(Materials provided Opens)
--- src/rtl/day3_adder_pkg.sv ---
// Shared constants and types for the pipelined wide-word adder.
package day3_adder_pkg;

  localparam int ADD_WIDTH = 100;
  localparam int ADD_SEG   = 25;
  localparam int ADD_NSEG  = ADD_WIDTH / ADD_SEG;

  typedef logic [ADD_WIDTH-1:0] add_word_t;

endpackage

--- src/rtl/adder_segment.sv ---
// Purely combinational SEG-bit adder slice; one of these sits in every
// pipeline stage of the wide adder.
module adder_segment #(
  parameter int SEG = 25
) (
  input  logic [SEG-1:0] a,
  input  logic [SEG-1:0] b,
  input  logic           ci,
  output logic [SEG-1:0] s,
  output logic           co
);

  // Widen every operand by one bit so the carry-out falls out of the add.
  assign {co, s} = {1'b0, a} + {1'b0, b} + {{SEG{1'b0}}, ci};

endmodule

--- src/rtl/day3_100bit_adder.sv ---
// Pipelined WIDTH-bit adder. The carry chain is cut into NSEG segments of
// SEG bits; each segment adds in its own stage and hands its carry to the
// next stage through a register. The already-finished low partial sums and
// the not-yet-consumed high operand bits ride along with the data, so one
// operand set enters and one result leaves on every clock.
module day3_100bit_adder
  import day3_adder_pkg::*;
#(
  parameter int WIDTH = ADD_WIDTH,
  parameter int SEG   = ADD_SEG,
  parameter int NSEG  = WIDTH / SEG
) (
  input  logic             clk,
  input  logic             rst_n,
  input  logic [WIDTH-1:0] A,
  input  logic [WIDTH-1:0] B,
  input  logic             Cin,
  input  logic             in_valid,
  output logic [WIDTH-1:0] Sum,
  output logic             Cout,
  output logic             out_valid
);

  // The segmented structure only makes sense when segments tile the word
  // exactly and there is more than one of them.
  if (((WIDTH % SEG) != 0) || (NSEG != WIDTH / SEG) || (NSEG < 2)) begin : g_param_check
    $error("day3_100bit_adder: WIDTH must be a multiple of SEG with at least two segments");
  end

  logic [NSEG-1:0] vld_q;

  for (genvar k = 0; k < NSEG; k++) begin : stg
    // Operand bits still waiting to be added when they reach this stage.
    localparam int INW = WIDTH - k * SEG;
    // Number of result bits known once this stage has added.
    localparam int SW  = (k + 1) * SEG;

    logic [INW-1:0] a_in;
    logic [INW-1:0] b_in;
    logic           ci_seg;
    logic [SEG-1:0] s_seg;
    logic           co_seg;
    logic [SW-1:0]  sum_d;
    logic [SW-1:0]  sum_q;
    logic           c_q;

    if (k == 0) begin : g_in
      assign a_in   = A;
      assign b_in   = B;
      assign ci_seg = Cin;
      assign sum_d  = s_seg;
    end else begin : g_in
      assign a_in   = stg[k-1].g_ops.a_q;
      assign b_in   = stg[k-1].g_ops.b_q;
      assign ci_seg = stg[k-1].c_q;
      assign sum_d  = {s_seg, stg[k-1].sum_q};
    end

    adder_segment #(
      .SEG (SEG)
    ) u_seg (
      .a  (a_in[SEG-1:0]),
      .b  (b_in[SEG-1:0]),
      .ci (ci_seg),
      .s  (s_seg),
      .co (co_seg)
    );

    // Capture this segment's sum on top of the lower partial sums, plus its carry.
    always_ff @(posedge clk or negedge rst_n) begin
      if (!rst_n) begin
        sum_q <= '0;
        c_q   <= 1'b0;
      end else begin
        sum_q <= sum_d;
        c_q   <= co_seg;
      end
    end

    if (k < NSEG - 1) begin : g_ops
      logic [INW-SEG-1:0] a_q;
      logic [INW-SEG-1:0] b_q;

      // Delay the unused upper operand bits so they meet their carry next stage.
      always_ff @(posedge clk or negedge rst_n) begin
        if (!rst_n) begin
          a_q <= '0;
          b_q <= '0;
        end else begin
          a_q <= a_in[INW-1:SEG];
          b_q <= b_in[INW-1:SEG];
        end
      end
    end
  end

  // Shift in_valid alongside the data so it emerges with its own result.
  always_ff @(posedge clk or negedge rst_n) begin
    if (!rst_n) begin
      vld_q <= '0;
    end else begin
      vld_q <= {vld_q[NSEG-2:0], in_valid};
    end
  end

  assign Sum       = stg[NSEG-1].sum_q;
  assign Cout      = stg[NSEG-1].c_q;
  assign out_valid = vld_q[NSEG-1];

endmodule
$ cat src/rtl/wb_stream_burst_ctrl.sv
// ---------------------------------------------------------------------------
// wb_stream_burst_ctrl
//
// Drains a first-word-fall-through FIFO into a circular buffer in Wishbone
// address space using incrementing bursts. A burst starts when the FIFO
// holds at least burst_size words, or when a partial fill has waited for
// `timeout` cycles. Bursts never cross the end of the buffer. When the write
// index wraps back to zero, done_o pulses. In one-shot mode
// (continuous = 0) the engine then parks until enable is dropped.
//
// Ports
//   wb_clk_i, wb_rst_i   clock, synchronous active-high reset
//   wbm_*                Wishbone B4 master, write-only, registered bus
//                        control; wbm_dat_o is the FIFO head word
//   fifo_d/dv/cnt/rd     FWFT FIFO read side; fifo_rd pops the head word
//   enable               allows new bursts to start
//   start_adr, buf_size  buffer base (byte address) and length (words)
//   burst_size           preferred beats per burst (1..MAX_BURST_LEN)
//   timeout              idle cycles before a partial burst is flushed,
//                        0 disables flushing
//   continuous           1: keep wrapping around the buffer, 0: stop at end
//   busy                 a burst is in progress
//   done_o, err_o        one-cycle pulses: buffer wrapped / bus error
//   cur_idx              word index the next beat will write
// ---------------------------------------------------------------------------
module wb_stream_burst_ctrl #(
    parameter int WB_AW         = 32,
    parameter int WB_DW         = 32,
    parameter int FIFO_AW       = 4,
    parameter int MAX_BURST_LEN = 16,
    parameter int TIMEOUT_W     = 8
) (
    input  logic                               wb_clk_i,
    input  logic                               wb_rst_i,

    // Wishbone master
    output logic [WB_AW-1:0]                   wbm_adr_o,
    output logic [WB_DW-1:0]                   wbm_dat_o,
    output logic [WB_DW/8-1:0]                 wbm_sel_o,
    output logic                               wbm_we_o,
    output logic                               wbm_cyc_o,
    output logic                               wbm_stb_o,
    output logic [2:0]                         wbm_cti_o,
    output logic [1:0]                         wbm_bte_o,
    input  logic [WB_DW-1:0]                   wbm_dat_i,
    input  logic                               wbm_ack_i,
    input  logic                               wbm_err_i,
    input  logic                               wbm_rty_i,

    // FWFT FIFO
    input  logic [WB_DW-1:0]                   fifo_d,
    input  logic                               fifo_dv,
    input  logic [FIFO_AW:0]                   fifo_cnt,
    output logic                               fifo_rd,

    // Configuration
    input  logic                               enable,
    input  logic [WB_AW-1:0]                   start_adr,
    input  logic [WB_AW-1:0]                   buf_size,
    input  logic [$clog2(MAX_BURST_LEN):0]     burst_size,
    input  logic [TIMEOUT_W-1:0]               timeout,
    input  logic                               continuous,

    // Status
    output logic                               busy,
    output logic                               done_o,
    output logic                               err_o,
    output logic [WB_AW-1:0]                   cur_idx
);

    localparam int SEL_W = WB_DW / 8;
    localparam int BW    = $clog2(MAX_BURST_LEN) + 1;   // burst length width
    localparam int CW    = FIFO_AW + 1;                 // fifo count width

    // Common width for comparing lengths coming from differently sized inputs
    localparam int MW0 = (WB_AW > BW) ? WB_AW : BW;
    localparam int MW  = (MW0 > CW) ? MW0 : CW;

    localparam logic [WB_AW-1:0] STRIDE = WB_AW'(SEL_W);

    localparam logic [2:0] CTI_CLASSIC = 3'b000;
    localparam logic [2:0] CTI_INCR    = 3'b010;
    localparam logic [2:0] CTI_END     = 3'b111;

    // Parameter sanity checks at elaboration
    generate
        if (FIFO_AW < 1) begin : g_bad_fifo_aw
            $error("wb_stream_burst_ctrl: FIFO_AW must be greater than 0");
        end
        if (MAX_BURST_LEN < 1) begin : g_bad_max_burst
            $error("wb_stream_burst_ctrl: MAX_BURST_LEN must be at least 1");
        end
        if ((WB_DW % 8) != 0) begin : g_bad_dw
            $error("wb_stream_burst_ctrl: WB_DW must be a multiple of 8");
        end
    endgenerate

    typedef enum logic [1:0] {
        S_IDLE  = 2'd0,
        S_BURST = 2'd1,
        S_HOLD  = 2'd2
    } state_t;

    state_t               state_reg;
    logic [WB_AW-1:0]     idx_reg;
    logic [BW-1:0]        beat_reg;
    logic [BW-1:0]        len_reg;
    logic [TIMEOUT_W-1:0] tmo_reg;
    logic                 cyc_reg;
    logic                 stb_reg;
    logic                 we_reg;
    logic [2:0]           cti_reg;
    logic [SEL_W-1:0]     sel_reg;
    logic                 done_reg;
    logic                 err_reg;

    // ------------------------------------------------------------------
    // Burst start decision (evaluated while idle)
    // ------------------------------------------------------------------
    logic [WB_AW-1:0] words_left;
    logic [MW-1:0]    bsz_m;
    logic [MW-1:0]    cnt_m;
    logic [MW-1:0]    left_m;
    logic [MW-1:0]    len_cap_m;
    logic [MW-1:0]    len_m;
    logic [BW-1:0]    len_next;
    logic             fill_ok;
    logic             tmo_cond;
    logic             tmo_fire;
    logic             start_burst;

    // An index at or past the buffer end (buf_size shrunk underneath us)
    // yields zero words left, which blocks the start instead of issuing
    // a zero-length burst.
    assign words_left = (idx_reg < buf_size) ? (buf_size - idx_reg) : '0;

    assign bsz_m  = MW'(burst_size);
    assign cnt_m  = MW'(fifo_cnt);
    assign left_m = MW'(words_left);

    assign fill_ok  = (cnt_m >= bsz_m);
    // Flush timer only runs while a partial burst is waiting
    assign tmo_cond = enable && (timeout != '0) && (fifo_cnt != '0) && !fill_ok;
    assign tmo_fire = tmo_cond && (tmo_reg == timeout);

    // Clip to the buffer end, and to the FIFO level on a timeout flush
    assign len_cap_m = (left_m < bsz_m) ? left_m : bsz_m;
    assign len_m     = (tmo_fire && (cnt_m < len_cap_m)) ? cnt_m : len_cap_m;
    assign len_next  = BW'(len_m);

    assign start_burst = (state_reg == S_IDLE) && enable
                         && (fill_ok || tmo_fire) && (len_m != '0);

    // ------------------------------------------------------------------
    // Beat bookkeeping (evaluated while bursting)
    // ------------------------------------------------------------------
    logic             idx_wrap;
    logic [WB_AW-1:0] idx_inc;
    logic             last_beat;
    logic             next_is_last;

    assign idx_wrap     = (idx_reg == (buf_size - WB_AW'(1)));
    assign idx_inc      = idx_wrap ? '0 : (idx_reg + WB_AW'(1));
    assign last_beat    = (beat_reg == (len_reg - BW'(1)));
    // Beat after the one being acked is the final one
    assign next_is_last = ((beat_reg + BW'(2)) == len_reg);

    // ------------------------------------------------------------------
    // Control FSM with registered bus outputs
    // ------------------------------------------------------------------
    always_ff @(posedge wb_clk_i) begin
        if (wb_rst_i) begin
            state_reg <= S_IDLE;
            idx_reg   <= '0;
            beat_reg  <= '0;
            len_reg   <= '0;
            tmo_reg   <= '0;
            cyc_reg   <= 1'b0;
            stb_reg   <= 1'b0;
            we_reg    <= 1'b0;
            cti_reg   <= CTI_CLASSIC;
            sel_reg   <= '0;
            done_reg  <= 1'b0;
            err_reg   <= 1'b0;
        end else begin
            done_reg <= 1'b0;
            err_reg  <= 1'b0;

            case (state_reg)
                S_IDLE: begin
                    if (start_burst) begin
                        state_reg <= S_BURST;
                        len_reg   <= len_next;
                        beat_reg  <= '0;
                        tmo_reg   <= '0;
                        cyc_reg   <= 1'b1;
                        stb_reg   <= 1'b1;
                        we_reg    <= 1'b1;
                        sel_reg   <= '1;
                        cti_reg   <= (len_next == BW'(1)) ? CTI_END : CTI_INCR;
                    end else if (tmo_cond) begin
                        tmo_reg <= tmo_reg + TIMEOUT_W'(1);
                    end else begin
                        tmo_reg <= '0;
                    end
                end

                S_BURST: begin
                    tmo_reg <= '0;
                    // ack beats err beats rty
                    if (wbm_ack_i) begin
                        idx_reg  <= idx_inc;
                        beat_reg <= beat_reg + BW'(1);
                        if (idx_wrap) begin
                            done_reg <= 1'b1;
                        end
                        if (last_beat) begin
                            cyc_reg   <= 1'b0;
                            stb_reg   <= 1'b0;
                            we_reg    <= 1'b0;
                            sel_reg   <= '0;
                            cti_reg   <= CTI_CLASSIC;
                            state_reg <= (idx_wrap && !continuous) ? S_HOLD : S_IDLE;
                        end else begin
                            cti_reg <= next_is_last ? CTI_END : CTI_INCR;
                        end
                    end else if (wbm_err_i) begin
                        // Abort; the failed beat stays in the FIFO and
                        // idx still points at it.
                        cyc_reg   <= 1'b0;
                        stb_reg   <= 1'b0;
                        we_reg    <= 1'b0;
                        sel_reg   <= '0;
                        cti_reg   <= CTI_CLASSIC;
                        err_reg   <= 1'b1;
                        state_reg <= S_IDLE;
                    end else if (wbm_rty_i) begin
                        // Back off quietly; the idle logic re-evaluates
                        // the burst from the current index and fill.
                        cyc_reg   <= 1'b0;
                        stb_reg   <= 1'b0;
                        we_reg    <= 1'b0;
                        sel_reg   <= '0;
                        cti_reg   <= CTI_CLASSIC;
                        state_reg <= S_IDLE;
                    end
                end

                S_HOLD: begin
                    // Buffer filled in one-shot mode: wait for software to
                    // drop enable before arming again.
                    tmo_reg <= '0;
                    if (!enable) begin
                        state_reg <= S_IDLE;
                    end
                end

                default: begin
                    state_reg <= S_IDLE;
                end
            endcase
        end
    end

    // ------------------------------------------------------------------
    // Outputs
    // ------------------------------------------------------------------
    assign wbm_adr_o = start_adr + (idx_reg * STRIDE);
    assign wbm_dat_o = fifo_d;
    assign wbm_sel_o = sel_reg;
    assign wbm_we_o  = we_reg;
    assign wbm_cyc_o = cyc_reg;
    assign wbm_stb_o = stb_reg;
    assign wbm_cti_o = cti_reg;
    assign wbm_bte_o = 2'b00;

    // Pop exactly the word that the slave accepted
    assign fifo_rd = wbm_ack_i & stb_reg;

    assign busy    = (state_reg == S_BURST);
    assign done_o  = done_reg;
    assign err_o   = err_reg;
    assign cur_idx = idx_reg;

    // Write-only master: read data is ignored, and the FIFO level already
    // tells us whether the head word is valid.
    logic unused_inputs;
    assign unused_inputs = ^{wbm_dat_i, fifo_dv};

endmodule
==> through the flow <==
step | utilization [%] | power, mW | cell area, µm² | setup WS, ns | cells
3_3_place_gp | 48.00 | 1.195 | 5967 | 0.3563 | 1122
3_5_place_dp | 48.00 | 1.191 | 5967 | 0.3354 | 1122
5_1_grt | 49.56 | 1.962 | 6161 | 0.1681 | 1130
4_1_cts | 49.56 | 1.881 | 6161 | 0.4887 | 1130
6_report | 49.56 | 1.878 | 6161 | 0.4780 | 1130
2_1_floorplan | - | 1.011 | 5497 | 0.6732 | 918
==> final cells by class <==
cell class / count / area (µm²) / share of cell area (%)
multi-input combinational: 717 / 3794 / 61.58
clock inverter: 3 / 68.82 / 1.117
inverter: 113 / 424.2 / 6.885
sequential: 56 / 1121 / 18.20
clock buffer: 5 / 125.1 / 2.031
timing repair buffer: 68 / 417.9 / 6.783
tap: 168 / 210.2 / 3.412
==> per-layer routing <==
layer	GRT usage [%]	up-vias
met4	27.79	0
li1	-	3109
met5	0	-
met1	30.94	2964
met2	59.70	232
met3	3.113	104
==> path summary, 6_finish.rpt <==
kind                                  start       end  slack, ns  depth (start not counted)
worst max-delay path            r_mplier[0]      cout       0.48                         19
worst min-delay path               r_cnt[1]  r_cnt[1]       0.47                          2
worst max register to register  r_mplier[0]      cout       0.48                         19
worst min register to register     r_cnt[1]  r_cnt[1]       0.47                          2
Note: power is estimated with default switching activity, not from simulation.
(Materials provided Closes)
Problem details
Repeat the lines above, from the one containing "worst min register" to the final line, word for word and with nothing else.

Final answer
worst min register to register     r_cnt[1]  r_cnt[1]       0.47                          2
Note: power is estimated with default switching activity, not from simulation.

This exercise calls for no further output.